(SUPPLIED MATERIAL Opens)

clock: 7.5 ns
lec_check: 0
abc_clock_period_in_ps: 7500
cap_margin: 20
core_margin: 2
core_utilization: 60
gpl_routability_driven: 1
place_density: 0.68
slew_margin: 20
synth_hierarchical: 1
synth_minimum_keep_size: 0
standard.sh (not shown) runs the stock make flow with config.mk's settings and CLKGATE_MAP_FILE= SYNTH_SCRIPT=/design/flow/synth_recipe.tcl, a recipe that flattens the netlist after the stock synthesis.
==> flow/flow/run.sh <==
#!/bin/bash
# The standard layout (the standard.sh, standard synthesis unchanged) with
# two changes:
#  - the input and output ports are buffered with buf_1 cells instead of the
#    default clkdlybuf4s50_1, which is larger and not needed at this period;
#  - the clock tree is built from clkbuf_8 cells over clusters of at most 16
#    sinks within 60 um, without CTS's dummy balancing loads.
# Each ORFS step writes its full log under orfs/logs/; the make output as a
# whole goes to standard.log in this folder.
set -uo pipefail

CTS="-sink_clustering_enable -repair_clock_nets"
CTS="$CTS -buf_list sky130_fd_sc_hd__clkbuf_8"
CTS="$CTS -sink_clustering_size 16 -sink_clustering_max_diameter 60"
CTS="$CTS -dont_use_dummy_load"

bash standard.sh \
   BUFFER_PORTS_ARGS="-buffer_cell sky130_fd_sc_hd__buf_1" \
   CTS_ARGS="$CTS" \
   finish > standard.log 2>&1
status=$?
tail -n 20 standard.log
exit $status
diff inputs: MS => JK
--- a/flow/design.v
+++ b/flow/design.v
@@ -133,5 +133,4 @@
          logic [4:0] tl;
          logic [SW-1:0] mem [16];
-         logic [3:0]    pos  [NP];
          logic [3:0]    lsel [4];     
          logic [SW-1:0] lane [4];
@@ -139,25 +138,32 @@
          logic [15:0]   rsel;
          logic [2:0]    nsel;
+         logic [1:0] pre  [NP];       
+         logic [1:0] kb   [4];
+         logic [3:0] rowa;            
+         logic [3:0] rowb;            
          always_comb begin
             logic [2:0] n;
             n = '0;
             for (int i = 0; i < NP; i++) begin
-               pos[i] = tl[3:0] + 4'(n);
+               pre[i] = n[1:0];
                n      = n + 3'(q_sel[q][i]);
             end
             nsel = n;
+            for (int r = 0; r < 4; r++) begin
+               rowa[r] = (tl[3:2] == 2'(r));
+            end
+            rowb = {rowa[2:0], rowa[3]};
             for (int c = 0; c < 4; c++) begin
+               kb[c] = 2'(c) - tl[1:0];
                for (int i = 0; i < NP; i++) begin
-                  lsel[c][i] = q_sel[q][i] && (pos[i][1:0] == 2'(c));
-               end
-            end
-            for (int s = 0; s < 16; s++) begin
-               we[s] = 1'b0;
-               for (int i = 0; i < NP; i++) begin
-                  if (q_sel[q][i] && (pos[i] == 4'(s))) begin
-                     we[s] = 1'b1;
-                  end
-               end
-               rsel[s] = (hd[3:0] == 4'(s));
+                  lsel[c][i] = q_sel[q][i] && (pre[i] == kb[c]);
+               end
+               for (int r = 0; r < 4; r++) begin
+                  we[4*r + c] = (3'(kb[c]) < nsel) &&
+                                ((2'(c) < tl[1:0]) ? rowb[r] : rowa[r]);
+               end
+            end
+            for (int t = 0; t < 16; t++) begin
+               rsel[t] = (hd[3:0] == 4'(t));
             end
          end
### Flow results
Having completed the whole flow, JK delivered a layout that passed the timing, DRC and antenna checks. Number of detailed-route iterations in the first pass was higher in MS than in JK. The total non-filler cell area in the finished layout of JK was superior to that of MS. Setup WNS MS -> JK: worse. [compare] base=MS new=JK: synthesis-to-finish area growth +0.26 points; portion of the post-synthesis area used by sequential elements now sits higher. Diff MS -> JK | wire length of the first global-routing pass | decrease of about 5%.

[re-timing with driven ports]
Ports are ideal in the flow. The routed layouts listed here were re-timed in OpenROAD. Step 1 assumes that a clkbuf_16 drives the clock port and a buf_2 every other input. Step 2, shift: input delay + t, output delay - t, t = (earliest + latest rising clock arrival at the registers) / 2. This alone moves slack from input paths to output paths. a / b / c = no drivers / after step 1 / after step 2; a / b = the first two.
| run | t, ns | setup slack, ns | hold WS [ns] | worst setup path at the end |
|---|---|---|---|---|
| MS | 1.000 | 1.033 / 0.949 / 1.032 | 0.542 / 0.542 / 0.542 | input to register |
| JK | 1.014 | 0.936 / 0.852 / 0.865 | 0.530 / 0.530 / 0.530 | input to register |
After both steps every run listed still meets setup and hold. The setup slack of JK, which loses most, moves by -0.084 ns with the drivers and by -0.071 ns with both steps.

(SUPPLIED MATERIAL Closes)
(SUPPLIED MATERIAL Opens)

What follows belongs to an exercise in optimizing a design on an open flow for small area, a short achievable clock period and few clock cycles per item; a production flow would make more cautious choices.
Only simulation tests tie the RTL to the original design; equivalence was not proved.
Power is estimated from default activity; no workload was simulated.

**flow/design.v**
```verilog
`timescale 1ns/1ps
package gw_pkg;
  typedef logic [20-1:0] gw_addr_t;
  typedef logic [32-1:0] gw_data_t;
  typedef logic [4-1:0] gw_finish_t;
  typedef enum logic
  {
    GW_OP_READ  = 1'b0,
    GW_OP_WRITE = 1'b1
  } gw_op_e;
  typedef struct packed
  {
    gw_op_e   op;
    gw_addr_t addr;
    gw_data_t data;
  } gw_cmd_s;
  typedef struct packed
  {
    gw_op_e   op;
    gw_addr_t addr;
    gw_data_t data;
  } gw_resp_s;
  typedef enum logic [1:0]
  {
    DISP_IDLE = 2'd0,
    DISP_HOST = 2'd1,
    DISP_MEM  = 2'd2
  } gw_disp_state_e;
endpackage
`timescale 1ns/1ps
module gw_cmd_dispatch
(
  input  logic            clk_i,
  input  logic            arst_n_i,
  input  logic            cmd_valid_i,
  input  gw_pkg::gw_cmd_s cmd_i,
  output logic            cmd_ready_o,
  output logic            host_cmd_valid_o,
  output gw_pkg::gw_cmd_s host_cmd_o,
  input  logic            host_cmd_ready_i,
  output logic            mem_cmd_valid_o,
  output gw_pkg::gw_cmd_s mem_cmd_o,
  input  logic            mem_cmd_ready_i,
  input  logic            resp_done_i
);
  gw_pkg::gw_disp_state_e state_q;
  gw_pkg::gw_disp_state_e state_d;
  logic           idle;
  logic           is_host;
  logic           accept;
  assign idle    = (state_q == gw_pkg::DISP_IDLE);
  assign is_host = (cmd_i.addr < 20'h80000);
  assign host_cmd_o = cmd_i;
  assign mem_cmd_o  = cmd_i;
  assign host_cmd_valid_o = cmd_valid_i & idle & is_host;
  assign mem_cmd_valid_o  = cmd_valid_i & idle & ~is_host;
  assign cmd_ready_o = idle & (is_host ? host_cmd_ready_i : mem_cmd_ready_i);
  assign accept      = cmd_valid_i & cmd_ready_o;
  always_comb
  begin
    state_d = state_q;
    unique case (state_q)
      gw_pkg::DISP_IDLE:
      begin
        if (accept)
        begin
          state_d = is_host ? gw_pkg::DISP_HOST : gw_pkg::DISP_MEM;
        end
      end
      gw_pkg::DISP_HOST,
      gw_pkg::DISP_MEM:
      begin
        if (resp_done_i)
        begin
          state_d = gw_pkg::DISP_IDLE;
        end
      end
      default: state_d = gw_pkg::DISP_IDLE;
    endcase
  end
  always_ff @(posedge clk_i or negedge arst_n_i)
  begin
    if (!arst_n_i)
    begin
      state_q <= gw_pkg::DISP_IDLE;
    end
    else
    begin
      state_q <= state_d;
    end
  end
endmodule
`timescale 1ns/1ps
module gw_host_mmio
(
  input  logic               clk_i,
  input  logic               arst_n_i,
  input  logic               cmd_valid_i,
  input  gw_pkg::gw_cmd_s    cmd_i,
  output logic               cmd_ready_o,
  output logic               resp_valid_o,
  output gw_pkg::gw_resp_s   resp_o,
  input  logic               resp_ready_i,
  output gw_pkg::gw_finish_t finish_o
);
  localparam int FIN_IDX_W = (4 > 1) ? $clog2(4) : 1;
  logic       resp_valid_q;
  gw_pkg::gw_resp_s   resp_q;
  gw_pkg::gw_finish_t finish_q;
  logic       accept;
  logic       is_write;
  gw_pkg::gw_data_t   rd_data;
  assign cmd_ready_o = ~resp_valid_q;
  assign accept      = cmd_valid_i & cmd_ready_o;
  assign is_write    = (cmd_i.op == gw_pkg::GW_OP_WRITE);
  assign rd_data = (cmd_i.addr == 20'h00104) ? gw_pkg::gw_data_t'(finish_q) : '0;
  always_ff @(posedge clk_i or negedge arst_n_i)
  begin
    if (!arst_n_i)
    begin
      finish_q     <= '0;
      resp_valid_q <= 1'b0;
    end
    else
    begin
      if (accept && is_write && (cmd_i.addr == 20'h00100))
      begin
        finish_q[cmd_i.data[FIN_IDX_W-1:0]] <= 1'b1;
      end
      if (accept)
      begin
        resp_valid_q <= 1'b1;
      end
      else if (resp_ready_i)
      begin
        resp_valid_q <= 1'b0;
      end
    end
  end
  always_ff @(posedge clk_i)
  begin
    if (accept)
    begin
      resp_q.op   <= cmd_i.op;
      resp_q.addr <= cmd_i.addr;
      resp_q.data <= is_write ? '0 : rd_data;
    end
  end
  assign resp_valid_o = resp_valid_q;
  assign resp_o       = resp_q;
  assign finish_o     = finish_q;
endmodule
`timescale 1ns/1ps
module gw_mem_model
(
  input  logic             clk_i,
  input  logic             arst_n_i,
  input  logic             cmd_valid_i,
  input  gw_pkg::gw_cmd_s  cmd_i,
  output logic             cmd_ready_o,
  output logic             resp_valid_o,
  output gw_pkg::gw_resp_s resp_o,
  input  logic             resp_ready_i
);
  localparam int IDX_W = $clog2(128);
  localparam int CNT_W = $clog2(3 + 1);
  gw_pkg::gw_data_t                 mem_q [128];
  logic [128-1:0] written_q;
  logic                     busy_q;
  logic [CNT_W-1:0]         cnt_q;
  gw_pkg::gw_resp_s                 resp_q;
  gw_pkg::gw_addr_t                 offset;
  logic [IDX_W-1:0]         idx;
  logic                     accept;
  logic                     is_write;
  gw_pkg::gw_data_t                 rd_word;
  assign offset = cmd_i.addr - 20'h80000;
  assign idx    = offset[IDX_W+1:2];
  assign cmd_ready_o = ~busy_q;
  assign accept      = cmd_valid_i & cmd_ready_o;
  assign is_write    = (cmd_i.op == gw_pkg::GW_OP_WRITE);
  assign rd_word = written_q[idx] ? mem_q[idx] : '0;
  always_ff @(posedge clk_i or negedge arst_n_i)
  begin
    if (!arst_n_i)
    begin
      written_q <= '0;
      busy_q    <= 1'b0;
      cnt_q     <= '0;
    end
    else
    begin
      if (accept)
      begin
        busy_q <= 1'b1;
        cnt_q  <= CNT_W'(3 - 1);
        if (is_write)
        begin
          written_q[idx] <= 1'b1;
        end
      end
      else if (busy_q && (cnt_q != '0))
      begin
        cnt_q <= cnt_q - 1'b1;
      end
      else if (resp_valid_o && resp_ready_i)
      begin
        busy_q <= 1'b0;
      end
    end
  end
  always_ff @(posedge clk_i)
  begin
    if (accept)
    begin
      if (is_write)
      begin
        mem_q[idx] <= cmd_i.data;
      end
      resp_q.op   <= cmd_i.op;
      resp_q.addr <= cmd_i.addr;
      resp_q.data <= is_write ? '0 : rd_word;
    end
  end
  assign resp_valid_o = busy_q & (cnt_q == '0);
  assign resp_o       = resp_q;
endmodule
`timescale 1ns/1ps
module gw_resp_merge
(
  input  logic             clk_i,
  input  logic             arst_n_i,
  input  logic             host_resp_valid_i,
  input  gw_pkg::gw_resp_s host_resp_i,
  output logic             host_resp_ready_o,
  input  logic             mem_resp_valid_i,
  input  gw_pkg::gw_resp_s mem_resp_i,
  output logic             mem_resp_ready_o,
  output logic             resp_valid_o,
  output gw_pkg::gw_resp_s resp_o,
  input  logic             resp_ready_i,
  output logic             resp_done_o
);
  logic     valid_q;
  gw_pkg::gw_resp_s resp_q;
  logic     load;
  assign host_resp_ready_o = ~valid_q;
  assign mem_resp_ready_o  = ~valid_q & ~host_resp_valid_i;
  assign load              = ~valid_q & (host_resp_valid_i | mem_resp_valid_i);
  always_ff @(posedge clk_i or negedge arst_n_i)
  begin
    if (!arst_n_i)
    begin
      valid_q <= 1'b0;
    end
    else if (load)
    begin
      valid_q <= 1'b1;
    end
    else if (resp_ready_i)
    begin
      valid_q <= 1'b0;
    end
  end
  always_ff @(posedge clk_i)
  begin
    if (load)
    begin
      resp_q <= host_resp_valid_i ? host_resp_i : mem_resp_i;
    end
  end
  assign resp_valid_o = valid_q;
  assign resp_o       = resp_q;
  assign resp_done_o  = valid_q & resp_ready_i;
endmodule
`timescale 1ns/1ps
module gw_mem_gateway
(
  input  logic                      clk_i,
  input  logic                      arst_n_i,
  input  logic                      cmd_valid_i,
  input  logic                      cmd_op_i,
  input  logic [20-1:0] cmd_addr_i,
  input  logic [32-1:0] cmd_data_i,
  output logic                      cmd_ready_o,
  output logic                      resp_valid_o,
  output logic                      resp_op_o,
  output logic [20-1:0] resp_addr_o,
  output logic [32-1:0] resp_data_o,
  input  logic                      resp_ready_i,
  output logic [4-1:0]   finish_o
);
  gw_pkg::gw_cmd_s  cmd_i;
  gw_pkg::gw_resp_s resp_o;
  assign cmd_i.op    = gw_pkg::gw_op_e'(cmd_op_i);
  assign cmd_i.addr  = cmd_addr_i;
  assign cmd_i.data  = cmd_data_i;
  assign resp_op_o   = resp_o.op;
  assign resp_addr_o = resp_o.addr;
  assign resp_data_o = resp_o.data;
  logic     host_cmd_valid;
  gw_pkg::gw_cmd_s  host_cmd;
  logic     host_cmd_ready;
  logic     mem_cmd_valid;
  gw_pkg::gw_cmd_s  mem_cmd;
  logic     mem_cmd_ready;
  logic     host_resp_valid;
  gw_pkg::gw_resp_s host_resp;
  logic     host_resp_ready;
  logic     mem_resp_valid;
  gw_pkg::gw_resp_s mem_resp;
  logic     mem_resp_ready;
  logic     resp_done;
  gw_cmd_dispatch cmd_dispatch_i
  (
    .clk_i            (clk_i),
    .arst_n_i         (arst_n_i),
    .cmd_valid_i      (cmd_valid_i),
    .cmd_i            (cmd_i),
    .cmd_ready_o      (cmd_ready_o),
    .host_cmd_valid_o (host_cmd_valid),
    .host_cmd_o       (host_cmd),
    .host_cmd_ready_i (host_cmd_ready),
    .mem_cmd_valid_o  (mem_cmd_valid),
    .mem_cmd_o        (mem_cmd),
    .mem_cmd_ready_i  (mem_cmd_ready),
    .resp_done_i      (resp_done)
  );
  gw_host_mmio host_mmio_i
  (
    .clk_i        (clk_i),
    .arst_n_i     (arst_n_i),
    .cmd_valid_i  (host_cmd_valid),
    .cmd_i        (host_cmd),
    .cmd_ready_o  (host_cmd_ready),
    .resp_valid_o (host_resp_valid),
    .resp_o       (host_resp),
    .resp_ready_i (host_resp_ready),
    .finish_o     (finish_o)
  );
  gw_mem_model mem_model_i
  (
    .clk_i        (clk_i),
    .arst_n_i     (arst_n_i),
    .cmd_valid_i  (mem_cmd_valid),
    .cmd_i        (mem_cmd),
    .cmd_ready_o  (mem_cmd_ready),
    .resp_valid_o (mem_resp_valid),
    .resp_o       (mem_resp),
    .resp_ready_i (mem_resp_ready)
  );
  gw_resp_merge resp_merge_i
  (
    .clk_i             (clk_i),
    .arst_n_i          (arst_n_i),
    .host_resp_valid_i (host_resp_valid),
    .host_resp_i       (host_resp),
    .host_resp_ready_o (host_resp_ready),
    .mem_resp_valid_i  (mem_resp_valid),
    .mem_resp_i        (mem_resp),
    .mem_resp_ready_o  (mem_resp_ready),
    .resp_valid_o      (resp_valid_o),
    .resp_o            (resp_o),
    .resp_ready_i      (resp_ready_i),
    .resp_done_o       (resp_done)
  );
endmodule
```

(SUPPLIED MATERIAL Closes)

→ **YOUR ASSIGNMENT**
Whenever a line of the data above includes the word "cells", copy that line.

→ **RESPONSE**
#  - the input and output ports are buffered with buf_1 cells instead of the
#  - the clock tree is built from clkbuf_8 cells over clusters of at most 16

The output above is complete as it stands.